Core Concepts
The author explores the impact of hyperparameters on neural network training dynamics, revealing distinct regimes and their dependence on data size.
Abstract
The content delves into the different phases of stochastic gradient descent (SGD) in deep learning. It discusses how noise, batch size, and learning rate affect the training process and generalization error. The study provides insights into critical batch sizes, alignment dynamics, and performance variations in SGD across different architectures and datasets.
Key points include:
SGD's key hyperparameters are batch size (B) and learning rate (η).
Different regimes of SGD include noise-dominated, first-step-dominated, and gradient descent.
The critical batch size B* separates these regimes based on the training set size P.
The alignment between network output and labels is crucial for performance.
Small margin κ leads to lazy regime behavior while large margin κ requires weight inflation.
Effects of momentum, adaptive learning rates, and weight decay on SGD performance are discussed.
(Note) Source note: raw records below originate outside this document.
**src/rtl/wb_arbiter_pkg.sv**
```systemverilog
// Shared core types for the write-back path: the result payload and a round-robin index helper.
package wb_arbiter_pkg;

  localparam int DEST_W = 7;
  localparam int DATA_W = 32;

  typedef struct packed {
    logic [DEST_W-1:0] dest;
    logic [DATA_W-1:0] data;
  } result_t;

  function automatic int rr_next(input int idx, input int n);
    return (idx + 1 >= n) ? 0 : idx + 1;
  endfunction

endpackage

```
**src/rtl/wb_arbiter_rr.sv**
```systemverilog
// Combinational round-robin pick: first requester at or after ptr, zero latency.
// Pure function of its inputs; stalling is the caller's job.
module rr_arbiter
  import wb_arbiter_pkg::*;
#(
  parameter int N = 4,
  localparam int PW = $clog2(N)
) (
  input  logic [N-1:0]  req,
  input  logic [PW-1:0] ptr,
  output logic [N-1:0]  gnt,
  output logic [PW-1:0] gnt_idx,
  output logic          gnt_any
);

  always_comb begin
    int j;
    gnt     = '0;
    gnt_idx = '0;
    gnt_any = 1'b0;
    j       = int'(ptr);
    for (int k = 0; k < N; k++) begin
      if (!gnt_any && req[j]) begin
        gnt[j]  = 1'b1;
        gnt_idx = PW'(j);
        gnt_any = 1'b1;
      end
      j = rr_next(j, N);
    end
  end

endmodule

```
**src/rtl/wb_arbiter.sv**
```systemverilog
// N result ports, each queued, share one register-file write port; grant to write output is 1 cycle.
// Per-port ready drops only when that port's queue is full; wb_stall blocks new grants, never retracts a write.
module wb_arbiter
  import wb_arbiter_pkg::*;
#(
  parameter int N     = 4,
  parameter int DEPTH = 2
) (
  input  logic                clk,
  input  logic                reset,
  input  result_t [N-1:0]     result,
  input  logic [N-1:0]        result_valid,
  output logic [N-1:0]        result_ready,
  input  logic                wb_stall,
  output logic                write_en,
  output logic [DEST_W-1:0]   write_addr,
  output logic [DATA_W-1:0]   write_data,
  output logic                busy
);

  localparam int PW = $clog2(N);
  localparam int AW = $clog2(DEPTH);
  localparam int CW = AW + 1;

  logic              armed_q, armed_d;
  logic [N-1:0]      push_vld;
  logic [N-1:0]      pop_vld;
  logic [N-1:0]      req_vld;
  result_t           head [N];

  logic [N-1:0]      gnt;
  logic [PW-1:0]     gnt_idx;
  logic              gnt_any;
  logic              grant;
  logic [PW-1:0]     ptr_q, ptr_d;

  logic              write_en_q, write_en_d;
  logic [DEST_W-1:0] write_addr_q, write_addr_d;
  logic [DATA_W-1:0] write_data_q, write_data_d;

  // Ready is held low for the first edge after reset so nothing is accepted before the queues settle.
  assign armed_d = 1'b1;
  assign grant   = gnt_any & ~wb_stall;
  assign pop_vld = grant ? gnt : '0;

  for (genvar i = 0; i < N; i++) begin : g_queue
    result_t       mem_q [DEPTH];
    result_t       mem_d [DEPTH];
    logic [AW-1:0] wr_ptr_q, wr_ptr_d;
    logic [AW-1:0] rd_ptr_q, rd_ptr_d;
    logic [CW-1:0] cnt_q, cnt_d;

    assign result_ready[i] = armed_q & ~reset & (cnt_q != CW'(DEPTH));
    assign push_vld[i]     = result_valid[i] & result_ready[i];
    assign req_vld[i]      = (cnt_q != '0);
    assign head[i]         = mem_q[rd_ptr_q];

    always_comb begin
      mem_d    = mem_q;
      wr_ptr_d = wr_ptr_q;
      rd_ptr_d = rd_ptr_q;
      cnt_d    = cnt_q;
      if (push_vld[i]) begin
        mem_d[wr_ptr_q] = result[i];
        wr_ptr_d        = wr_ptr_q + AW'(1);
      end
      if (pop_vld[i]) begin
        rd_ptr_d = rd_ptr_q + AW'(1);
      end
      case ({push_vld[i], pop_vld[i]})
        2'b10:   cnt_d = cnt_q + CW'(1);
        2'b01:   cnt_d = cnt_q - CW'(1);
        default: cnt_d = cnt_q;
      endcase
    end

    always_ff @(posedge clk or posedge reset) begin
      if (reset) begin
        for (int k = 0; k < DEPTH; k++) begin
          mem_q[k] <= '0;
        end
        wr_ptr_q <= '0;
        rd_ptr_q <= '0;
        cnt_q    <= '0;
      end else begin
        mem_q    <= mem_d;
        wr_ptr_q <= wr_ptr_d;
        rd_ptr_q <= rd_ptr_d;
        cnt_q    <= cnt_d;
      end
    end
  end

  rr_arbiter #(.N(N)) u_rr (
    .req     (req_vld),
    .ptr     (ptr_q),
    .gnt     (gnt),
    .gnt_idx (gnt_idx),
    .gnt_any (gnt_any)
  );

  always_comb begin
    write_en_d   = 1'b0;
    write_addr_d = '0;
    write_data_d = '0;
    ptr_d        = ptr_q;
    if (grant) begin
      write_en_d   = 1'b1;
      write_addr_d = head[gnt_idx].dest;
      write_data_d = head[gnt_idx].data;
      ptr_d        = PW'(rr_next(int'(gnt_idx), N));
    end
  end

  always_ff @(posedge clk or posedge reset) begin
    if (reset) begin
      armed_q      <= 1'b0;
      ptr_q        <= '0;
      write_en_q   <= 1'b0;
      write_addr_q <= '0;
      write_data_q <= '0;
    end else begin
      armed_q      <= armed_d;
      ptr_q        <= ptr_d;
      write_en_q   <= write_en_d;
      write_addr_q <= write_addr_d;
      write_data_q <= write_data_d;
    end
  end

  assign write_en   = write_en_q;
  assign write_addr = write_addr_q;
  assign write_data = write_data_q;
  assign busy       = (|req_vld) | write_en_q;

endmodule

```
**config.mk**
```make
export PLATFORM = sky130hd
export DESIGN_NAME = wb_arbiter
export DESIGN_NICKNAME = d
export VERILOG_FILES = /design/src/rtl/wb_arbiter_pkg.sv /design/src/rtl/wb_arbiter_rr.sv /design/src/rtl/wb_arbiter.sv
export SDC_FILE = /design/constraint.sdc
export NUM_CORES = 1
export LEC_CHECK = 0
export CAP_MARGIN = 40
export CELL_PAD_IN_SITES_DETAIL_PLACEMENT = 0
export CELL_PAD_IN_SITES_GLOBAL_PLACEMENT = 1
export CORE_ASPECT_RATIO = 0.75
export CORE_MARGIN = 2
export CORE_UTILIZATION = 35
export CTS_BUF_LIST = sky130_fd_sc_hd__clkbuf_2
export CTS_CLUSTER_SIZE = 12
export DETAILED_ROUTE_END_ITERATION = 7
export GPL_TIMING_DRIVEN = 0
export PLACE_DENSITY = 0.74
export SLEW_MARGIN = 5
export SYNTH_ARGS = -nofsm -noshare
export SYNTH_HDL_FRONTEND = slang
export SYNTH_SLANG_ARGS = --single-unit
export TNS_END_PERCENT = 30
```
**constraint.sdc**
```tcl
create_clock -name clk -period 22.1 [get_ports clk]
set_input_delay 2.21 -clock clk [delete_from_list [all_inputs] [get_ports clk]]
set_output_delay 2.21 -clock clk [all_outputs]
set_load 0.005 [all_outputs]
```
==> metrics.txt <==
Die W=roughly 260 um; CORE AREA=between 40000 and 50000 um2; part of the total power dissipated in combinational logic=0.514; highest clock rate=around 130 MHz; final std cells w/o fill=2226; family with the most delay on the worst path=buffers and inverters; Final period util=0.344; sequential cell area=between 9000 and 10000 um2; overall power=roughly 0.0034 W; antenna violations before repair=2; most used flip-flop cell after synthesis=sky130_fd_sc_hd__dfrtp_1; TNS Setup=0 ps; Min-Delay Endpoint=g_queue[2].mem_q[60]; final hold slack=between 500 and 600 ps; number of buffers added to fix hold violations after cts=0; CP Data Required Time=around 20000 ps; max capacitance violation total=0; net switching power of the design=0.00136 W; critical register-to-register path startpoint=ptr_q[1]; number of hold violations in the final report=0; path depth of the worst reg2reg path=12; clock slew seen by the registers of the worst setup and hold paths=around 90 ps; sum of buffers and inverters on the critical path=5; IR drop worst, VDD=76.3 uV; number of core rows=about 70; total I/O pin count=about 210; register-to-register setup slack=between 15000 and 20000 ps; maximum buffer depth of the clock tree=3; Reg power frac=0.351; Resize count post-CTS=0; Power Dens Cells=approximately 160 nW/um2; Remaining Overflow, GRT=0; power share of the clock group=0.134; critical path startpoint category=input pin; proportion of register bits with asynchronous set or reset after synthesis=1.00; class of the most critical setup path=input pin to primary output; kind of capture point of the worst setup path=primary output; area of combinational cells with multiple inputs=approximately 7200 um2; leading cell types in the layout, fill and taps excluded=sky130_fd_sc_hd__dfrtp_1, sky130_fd_sc_hd__mux2_2, sky130_fd_sc_hd__clkdlybuf4s50_1; Synth Warn #=0; leakage component of the power=around 9 nW; commonest non-fill, non-tap cell in the layout=sky130_fd_sc_hd__dfrtp_1; clock period minus final worst setup slack=7590 ps; startpoint of the worst hold path=g_queue[2].mem_q[60]; endpoints failing setup=0; die footprint=between 50000 and 60000 um2; drt drc=0; y dimension of the die=194 um; CTS H-tree depth=3; switching power as a share of total power=0.406; first-pass GRT wire length=between 70000 and 80000 um; TritonCTS buffer count=between 80 and 90; number of instances in the synthesized netlist=1226; CP Max Fanout=126; global-route total usage across every layer=0.199; first-iteration detailed-routing DRC count=between 600 and 700; number of global-route vias before repair=roughly 12000; post-route ant nets=0; cell area after technology mapping=16900 um2; area added between synthesis and finish=22.6%; Vias/cell=5.07; synthesized area per cell=13.8 um2; ratio of cells with drive above 1 in the final layout=0.332; slowest library cell on the worst path=sky130_fd_sc_hd__clkdlybuf4s50_1; Clock Latency Late Sink=1000 ps; Synth Net Count=between 1000 and 1500; count of flip-flops with a built-in enable after synthesis=0; Setup crit start=reset; Placed Cells=~2100; cell breakdown of the critical path=clkdlybuf4s50_1 -> inv_8 -> buf_16 -> buf_16 -> nand2_1 -> a21oi_1 -> clkdlybuf4s50_1; final number of max-transition violations=0; arrival time of data at the critical path endpoint=approximately 5400 ps; count of cells along the worst hold path=1; Detail Placement HPWL=around 37000 um; setup repair bufs after CTS=0; total wirelength of the detailed-routed design=a little under 50000 um; maximum number of pins on one net before global-route repair=about 130; post-synthesis sequential area ratio=0.550; clock sink count=around 370; number of unique standard cell types used by synthesis=47; Final GP Congestion=about 0.9; average routed wire per standard cell=22.3 um; unrepaired setup endpoints after global routing=no; initial core utilization=0.356; TritonCTS clock tree=built; total iterations of the first detailed-routing run=5; Worst Max-Slew Pin Slew=943 ps; CTS root buffer=sky130_fd_sc_hd__clkbuf_2; final layout net count=~1700; capturing point of the worst reg2reg path=write_addr[1]; internal cell power=0.00199 W; slowest cell delay on critical path=610 ps; Max Clock Skew=about 73 ps; headroom to the max-slew limit=0.372; flip-flop and latch count after synthesis=~370; number of vias after detailed routing=~11000; final-layout fill cell count=between 4000 and 5000; outcome=complete, no violations; Tightest Hold Check Type=flop to flop; Port Buffer Count=around 210
[sequential cells by signal, summed over array words and instances (netlist names)]
name              cells
g_queue.wr_ptr_q      4
armed_q               1
ptr_q                 2
write_en              1
g_queue.cnt_q         8
g_queue.mem_q       312
g_queue.rd_ptr_q      4
write_data           32
write_addr            7
[stage by stage]
stage / worst slack (ps) / util / instance area (um2)
6_report: 14510 / 0.436 / 20700
5_1_grt: 14120 / 0.436 / 20700
4_1_cts: 14270 / 0.436 / 20700
3_5_place_dp: 14280 / 0.420 / 19900
3_3_place_gp: 2680 / 0.416 / 19800
2_1_floorplan: 8620 / - / 16900
[area by class of cell]
| cell class | count | area share |
|---|---|---|
| buffer | 82 | 0.0176 |
| multi-input combinational | 763 | 0.348 |
| timing repair buffer | 219 | 0.109 |
| antenna | 4 | 0.000483 |
| sequential | 371 | 0.448 |
| tap | 639 | 0.0386 |
| clock buffer | 119 | 0.0287 |
| clock inverter | 19 | 0.00737 |
| inverter | 10 | 0.00217 |
[layer usage]
layer / share of wire / global-route usage
met1: 0.47 / 0.276
met2: 0.45 / 0.304
met3: 0.061 / 0.0552
met4: 0.020 / 0.0552
met5: 0 / 0
[Yosys cell counts, types with 5 or more instances]
| master | count | area, um2 |
|---|---|---|
| sky130_fd_sc_hd__mux2_2 | 350 | 3940 |
| sky130_fd_sc_hd__xor2_1 | 9 | 78.8 |
| sky130_fd_sc_hd__o21ai_0 | 7 | 35.0 |
| sky130_fd_sc_hd__a21oi_1 | 32 | 160 |
| sky130_fd_sc_hd__nor2_1 | 14 | 52.6 |
| sky130_fd_sc_hd__a211o_1 | 24 | 210 |
| sky130_fd_sc_hd__ha_1 | 11 | 138 |
| sky130_fd_sc_hd__nor2b_1 | 24 | 150 |
| sky130_fd_sc_hd__mux2i_1 | 110 | 1100 |
| sky130_fd_sc_hd__or2_1 | 5 | 31.3 |
| sky130_fd_sc_hd__xnor2_1 | 11 | 96.3 |
| sky130_fd_sc_hd__mux2_1 | 16 | 180 |
| sky130_fd_sc_hd__buf_1 | 16 | 60.1 |
| sky130_fd_sc_hd__buf_2 | 16 | 80.1 |
| sky130_fd_sc_hd__o22ai_1 | 17 | 106 |
| sky130_fd_sc_hd__nand2_1 | 46 | 173 |
| sky130_fd_sc_hd__dfrtp_1 | 371 | 9280 |
| sky130_fd_sc_hd__o211ai_1 | 29 | 218 |
| sky130_fd_sc_hd__a211oi_1 | 25 | 188 |
| sky130_fd_sc_hd__inv_1 | 10 | 37.5 |
| sky130_fd_sc_hd__clkbuf_1 | 44 | 165 |
[worst max-delay path by stage]
stage	end	slack, ps	cells past startpoint
floorplan	result_ready[0]	8620	3
global placement	result_ready[1]	2680	5
detailed placement	result_ready[1]	14280	7
CTS	result_ready[1]	14270	7
global route	result_ready[1]	14120	7
finish	result_ready[3]	14510	7
[power groups by stage]
stage                     clock, W  combinational, W  sequential [W]
after floorplan                  0           0.00115         0.00114
after detailed placement         0           0.00173         0.00119
after CTS                 0.000467           0.00174         0.00118
after global placement           0           0.00168         0.00118
final                     0.000450           0.00173         0.00118
after global routing      0.000501           0.00186         0.00122
[cell families after synthesis]
| group | Yosys count | share of synthesized area |
|---|---|---|
| mux | 480 | 0.314 |
| flops | 371 | 0.550 |
| compound gates | 146 | 0.0624 |
| simple gates | 104 | 0.0298 |
| buf+inv | 92 | 0.0238 |
| xor+xnor | 20 | 0.0104 |
| fa+ha+maj | 12 | 0.00933 |
| other cells | 1 | 0.000222 |
No activity file was read; power rests on OpenSTA's default activity.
The study emphasizes the importance of understanding how hyperparameters influence neural network training dynamics to improve performance.
Stats
For small batches and large learning rates: ∥w⊥∥ ∼ T.
Critical batch size separating regimes: B* ∼ P γ.
Quotes
"The success of deep learning contrasts with its limited understanding."
"Our results explain the surprising observation that these hyperparameters strongly depend on the number of data available."